[Records contained in a dataset]
/---

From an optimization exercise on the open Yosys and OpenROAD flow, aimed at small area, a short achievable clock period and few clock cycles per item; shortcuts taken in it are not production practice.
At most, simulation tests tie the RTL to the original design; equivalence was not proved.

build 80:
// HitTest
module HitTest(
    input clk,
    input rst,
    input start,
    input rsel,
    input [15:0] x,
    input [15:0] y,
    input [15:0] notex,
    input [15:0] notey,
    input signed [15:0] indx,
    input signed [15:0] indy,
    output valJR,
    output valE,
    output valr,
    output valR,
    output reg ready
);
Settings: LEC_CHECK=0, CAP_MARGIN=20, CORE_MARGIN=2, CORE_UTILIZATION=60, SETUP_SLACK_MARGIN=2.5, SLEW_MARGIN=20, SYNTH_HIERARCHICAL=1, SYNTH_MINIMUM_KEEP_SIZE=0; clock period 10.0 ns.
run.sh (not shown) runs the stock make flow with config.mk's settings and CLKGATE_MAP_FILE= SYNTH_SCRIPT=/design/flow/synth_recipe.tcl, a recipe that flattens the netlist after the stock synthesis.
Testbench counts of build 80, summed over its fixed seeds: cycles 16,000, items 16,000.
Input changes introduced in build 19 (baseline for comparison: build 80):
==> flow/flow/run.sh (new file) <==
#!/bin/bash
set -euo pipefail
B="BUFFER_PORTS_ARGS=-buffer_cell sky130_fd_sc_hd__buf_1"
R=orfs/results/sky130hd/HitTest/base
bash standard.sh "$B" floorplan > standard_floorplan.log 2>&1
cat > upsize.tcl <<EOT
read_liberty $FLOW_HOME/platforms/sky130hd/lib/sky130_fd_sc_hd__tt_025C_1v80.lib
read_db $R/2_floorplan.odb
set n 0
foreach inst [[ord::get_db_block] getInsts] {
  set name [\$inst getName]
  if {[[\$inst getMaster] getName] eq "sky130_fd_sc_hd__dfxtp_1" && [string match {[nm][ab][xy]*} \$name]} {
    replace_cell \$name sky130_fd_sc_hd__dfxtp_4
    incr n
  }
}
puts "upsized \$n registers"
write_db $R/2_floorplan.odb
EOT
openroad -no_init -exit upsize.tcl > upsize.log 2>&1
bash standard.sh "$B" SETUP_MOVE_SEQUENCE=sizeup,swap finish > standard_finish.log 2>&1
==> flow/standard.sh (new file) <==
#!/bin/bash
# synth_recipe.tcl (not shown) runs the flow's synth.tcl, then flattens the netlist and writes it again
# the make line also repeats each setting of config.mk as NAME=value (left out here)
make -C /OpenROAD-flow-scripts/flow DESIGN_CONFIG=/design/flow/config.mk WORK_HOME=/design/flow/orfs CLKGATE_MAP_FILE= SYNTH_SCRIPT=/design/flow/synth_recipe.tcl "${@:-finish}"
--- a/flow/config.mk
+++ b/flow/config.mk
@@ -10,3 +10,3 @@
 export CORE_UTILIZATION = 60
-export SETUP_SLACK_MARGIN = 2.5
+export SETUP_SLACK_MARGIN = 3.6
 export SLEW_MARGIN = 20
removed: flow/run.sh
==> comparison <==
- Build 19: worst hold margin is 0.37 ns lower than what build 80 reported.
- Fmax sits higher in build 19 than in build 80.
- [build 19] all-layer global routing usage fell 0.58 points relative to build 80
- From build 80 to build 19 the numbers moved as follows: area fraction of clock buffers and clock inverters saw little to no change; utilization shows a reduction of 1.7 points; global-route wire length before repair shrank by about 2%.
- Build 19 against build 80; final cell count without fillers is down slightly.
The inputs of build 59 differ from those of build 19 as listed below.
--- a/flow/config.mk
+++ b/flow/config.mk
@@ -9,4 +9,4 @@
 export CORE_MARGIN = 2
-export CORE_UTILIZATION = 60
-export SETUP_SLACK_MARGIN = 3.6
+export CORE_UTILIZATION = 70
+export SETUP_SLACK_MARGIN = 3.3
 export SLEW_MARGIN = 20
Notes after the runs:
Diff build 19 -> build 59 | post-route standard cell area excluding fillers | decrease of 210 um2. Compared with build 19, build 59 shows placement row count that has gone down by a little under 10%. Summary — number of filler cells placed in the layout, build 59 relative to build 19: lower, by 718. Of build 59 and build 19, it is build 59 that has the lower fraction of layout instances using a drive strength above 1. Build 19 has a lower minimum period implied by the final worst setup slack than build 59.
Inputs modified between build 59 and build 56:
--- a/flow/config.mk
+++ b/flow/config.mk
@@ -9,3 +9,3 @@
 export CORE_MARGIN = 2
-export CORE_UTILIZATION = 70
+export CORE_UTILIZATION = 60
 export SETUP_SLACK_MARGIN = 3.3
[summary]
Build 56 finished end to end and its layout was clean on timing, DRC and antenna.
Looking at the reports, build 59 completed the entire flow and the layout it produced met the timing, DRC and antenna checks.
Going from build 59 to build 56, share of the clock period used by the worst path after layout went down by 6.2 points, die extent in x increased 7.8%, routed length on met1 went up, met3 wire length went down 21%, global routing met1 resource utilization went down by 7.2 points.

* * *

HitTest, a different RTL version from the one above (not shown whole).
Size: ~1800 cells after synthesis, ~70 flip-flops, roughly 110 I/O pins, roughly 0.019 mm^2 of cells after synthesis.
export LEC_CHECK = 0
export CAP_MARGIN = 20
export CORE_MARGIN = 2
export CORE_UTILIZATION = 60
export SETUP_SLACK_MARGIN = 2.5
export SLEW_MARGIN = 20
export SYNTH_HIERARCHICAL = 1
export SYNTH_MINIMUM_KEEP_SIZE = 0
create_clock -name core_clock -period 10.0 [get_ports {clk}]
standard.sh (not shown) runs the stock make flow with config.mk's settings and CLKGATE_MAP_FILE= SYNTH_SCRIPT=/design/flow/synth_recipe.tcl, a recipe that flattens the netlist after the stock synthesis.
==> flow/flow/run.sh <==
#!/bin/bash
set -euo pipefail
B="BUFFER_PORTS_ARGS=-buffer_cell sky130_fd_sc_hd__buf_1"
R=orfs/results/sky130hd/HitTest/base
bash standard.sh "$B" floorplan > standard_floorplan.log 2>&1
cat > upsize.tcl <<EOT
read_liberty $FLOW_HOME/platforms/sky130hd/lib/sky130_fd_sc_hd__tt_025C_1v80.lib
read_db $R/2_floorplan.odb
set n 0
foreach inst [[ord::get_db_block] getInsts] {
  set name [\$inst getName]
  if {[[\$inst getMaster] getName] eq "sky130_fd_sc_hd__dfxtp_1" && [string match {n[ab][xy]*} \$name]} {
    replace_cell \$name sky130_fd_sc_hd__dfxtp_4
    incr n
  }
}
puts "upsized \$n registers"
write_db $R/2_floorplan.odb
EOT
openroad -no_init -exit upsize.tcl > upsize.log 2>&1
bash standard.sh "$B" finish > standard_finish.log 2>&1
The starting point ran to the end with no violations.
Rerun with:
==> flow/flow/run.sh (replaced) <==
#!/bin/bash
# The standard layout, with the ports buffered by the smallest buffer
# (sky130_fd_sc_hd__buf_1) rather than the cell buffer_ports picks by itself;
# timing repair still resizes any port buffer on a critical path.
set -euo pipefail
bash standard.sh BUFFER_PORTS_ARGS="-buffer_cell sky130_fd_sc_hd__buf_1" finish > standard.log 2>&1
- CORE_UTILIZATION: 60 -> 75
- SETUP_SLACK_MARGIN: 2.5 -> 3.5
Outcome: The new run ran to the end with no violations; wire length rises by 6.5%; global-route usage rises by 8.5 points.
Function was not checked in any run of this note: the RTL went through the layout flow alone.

\---
/---

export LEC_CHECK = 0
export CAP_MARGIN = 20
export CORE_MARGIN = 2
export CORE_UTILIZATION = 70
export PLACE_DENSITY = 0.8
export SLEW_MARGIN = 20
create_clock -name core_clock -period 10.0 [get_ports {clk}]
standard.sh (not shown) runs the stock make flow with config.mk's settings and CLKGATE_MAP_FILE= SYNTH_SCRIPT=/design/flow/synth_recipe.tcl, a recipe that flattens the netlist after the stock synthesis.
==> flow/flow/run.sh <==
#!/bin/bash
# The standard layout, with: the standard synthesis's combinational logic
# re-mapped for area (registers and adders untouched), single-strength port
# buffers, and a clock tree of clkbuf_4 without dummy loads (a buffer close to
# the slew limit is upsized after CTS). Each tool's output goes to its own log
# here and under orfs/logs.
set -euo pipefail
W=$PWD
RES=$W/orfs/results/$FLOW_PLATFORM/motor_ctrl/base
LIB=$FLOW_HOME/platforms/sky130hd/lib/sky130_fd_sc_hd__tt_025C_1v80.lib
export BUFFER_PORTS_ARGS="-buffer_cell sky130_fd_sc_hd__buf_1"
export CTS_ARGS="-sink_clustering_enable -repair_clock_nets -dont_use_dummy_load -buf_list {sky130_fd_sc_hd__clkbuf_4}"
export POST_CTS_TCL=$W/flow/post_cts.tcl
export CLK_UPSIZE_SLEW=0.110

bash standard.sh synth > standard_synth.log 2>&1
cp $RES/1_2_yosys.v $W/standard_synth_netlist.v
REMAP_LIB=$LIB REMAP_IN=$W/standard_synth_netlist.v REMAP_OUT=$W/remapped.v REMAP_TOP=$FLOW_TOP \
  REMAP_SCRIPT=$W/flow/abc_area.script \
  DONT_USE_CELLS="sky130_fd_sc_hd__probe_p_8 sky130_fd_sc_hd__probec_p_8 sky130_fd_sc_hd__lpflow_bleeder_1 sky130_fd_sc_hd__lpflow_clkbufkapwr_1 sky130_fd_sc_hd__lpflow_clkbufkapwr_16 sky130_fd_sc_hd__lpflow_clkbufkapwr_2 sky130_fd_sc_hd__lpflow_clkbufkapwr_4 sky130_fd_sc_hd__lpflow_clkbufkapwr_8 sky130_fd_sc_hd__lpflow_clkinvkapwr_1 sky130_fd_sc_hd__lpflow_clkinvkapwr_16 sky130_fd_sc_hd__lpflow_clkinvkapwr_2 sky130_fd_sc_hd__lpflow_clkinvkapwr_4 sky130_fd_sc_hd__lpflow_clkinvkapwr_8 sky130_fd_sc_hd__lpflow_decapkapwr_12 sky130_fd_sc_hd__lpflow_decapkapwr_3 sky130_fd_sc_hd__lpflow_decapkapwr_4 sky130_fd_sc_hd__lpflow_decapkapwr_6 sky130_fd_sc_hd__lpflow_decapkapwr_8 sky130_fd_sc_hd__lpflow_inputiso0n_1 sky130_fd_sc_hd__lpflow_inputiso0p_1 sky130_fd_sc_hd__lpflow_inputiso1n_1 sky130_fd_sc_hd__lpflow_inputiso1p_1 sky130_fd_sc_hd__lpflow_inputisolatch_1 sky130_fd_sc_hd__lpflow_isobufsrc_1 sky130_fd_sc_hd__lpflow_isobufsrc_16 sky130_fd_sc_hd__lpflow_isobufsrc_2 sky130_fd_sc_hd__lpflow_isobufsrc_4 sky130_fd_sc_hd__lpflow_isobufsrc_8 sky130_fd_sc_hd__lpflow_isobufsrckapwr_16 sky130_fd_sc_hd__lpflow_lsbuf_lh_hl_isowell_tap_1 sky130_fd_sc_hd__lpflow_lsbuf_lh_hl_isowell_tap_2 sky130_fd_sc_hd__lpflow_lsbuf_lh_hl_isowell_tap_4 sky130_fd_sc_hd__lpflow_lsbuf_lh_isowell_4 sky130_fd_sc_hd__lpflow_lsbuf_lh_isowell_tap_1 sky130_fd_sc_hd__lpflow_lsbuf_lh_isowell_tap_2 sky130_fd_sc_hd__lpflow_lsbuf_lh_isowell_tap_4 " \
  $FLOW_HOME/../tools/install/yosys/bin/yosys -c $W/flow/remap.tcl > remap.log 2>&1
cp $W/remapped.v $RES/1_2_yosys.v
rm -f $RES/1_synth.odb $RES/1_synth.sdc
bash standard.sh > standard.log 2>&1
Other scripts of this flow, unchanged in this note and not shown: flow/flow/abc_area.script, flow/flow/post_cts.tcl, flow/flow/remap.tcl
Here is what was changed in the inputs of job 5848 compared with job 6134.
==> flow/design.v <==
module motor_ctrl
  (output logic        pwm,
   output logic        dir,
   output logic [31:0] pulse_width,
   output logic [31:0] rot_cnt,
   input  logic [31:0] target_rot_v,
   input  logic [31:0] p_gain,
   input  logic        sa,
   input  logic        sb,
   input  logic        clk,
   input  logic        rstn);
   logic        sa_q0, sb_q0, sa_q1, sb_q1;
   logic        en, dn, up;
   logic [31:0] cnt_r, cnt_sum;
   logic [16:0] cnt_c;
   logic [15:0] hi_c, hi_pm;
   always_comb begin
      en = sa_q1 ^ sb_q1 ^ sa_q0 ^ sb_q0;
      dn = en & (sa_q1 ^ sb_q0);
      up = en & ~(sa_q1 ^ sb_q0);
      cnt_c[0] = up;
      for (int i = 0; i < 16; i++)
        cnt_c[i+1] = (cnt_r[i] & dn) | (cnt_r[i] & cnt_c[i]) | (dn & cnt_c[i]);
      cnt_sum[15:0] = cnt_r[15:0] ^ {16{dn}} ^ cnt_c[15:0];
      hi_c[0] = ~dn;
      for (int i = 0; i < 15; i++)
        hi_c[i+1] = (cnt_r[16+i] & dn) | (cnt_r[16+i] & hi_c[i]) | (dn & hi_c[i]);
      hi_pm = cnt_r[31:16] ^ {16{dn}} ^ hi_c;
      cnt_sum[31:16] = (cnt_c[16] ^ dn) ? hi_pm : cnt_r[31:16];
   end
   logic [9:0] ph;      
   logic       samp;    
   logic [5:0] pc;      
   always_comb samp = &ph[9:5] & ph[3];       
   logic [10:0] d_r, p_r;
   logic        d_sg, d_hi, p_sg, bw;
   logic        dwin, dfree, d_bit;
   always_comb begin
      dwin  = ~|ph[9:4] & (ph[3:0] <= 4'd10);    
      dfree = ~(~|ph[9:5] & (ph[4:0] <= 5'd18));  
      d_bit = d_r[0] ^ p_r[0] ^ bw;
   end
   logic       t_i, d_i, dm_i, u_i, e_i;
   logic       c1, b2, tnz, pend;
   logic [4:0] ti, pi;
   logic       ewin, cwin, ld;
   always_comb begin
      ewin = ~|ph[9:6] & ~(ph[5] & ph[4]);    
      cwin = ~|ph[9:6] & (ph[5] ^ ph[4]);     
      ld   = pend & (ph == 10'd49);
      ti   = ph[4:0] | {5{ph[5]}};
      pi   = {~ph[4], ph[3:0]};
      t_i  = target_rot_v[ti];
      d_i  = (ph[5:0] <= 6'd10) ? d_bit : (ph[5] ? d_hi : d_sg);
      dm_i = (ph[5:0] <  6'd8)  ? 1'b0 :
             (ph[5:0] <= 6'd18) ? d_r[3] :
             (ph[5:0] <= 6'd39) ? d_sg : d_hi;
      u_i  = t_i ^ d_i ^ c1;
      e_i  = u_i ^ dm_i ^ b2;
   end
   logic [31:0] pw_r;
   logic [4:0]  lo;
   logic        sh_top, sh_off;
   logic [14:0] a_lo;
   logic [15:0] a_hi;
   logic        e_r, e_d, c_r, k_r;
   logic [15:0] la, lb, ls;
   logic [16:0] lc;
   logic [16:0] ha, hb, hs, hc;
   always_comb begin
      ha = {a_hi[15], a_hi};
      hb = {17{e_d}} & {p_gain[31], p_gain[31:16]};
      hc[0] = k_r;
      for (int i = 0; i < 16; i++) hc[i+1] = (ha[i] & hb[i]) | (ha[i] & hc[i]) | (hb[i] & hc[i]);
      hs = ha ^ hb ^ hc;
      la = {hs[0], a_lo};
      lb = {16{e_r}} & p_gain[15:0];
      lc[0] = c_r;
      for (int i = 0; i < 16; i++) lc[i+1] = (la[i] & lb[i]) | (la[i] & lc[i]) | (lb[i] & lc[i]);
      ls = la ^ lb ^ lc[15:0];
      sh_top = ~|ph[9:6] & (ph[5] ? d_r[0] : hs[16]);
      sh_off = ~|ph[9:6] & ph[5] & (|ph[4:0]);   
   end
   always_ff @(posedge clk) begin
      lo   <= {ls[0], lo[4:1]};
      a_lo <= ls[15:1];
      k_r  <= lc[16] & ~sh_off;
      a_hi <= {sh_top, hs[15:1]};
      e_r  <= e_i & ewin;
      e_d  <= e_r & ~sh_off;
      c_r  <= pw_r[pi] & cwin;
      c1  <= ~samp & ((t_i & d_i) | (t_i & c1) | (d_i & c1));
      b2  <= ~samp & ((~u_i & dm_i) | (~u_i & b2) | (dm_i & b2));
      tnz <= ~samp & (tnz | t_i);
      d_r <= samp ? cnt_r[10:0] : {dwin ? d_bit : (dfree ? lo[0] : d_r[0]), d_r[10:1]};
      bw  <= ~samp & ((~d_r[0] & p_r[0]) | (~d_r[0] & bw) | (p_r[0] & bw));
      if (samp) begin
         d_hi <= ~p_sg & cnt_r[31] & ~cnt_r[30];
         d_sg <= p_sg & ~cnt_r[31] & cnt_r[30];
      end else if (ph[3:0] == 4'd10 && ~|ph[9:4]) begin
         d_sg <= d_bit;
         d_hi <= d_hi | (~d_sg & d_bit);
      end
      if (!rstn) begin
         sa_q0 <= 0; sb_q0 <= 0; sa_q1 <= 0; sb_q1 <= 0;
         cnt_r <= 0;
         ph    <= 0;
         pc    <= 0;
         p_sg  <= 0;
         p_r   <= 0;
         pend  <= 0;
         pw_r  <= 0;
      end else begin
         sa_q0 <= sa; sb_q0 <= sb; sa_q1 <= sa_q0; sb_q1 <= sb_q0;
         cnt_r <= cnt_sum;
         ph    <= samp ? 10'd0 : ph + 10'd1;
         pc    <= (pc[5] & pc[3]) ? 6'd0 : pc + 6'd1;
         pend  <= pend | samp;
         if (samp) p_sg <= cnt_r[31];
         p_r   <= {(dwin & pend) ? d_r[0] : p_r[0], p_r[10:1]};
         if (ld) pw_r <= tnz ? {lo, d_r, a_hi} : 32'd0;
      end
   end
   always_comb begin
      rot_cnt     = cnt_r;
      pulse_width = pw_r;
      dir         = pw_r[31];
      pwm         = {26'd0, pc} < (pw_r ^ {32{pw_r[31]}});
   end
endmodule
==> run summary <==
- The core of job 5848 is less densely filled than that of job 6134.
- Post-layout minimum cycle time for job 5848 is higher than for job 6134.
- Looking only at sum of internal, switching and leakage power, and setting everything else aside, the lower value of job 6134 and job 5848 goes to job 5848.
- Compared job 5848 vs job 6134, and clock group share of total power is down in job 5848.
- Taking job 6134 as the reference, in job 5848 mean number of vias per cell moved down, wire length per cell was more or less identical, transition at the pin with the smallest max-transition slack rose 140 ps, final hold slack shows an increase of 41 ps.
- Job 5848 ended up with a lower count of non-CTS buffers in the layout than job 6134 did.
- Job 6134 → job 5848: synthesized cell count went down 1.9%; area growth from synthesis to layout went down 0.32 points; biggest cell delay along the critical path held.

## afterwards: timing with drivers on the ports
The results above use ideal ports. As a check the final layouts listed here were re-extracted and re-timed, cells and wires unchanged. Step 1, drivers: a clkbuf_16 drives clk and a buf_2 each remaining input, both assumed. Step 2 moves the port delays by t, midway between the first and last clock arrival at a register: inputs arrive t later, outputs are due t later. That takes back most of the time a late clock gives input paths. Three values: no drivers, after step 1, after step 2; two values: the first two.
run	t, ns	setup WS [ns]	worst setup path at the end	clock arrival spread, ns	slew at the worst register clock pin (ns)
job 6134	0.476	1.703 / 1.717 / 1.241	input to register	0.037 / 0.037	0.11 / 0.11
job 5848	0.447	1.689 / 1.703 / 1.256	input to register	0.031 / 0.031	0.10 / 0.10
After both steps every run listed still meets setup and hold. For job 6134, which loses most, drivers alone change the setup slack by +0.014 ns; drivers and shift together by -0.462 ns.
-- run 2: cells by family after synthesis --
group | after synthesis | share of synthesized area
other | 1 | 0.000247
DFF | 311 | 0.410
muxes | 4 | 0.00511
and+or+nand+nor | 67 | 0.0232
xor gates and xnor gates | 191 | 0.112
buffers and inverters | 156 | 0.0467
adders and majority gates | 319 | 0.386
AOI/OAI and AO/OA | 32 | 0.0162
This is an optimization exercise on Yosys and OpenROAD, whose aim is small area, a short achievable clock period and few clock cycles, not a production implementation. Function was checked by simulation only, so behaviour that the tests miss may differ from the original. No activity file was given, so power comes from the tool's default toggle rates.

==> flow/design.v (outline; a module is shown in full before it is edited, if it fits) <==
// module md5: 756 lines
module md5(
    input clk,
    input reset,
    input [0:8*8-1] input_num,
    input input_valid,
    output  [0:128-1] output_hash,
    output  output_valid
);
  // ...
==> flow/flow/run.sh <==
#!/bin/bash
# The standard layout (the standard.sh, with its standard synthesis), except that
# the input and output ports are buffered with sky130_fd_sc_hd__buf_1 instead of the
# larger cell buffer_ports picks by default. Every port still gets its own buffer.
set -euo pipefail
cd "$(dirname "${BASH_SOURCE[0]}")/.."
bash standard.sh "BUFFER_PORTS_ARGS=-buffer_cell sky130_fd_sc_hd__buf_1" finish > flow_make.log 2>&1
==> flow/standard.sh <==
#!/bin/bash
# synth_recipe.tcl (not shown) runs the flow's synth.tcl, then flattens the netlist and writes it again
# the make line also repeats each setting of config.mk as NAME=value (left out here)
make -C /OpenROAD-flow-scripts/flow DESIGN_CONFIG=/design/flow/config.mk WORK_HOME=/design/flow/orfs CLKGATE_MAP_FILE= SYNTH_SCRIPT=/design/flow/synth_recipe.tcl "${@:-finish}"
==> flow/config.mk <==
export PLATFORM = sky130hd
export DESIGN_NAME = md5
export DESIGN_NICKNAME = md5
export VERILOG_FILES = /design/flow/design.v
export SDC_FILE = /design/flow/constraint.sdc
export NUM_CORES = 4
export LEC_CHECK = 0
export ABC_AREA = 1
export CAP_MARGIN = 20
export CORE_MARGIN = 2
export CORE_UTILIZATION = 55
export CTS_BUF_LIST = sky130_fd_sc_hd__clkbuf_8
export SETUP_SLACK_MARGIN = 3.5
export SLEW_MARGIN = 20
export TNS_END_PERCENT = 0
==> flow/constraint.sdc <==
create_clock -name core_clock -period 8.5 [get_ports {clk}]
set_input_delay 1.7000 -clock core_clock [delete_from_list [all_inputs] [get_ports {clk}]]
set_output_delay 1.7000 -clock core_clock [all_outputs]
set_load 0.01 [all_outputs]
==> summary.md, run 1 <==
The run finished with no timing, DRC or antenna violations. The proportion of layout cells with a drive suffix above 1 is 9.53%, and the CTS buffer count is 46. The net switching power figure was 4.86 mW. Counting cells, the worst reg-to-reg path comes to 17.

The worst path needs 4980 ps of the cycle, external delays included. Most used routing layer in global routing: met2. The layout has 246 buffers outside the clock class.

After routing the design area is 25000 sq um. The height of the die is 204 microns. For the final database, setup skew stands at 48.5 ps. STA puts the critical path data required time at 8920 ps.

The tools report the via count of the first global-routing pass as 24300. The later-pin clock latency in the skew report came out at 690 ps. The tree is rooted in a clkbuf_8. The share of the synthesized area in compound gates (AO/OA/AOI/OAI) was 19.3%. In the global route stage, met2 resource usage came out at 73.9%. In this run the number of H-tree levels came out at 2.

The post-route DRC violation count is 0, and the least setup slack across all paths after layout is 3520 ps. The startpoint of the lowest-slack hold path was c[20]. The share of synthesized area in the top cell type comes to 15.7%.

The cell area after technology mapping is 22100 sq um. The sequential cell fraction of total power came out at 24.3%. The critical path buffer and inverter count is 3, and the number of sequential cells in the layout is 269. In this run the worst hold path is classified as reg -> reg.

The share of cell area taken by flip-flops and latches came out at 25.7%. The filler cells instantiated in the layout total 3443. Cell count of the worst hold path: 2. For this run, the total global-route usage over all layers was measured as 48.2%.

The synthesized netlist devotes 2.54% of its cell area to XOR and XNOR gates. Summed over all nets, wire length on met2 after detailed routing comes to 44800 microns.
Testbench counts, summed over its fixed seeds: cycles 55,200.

\---

▸ **About this task**
Go through the records line by line, and copy each line that holds the string "dwin".

▸ **Task solution**
   logic        dwin, dfree, d_bit;
      dwin  = ~|ph[9:4] & (ph[3:0] <= 4'd10);    
      d_r <= samp ? cnt_r[10:0] : {dwin ? d_bit : (dfree ? lo[0] : d_r[0]), d_r[10:1]};
         p_r   <= {(dwin & pend) ? d_r[0] : p_r[0], p_r[10:1]};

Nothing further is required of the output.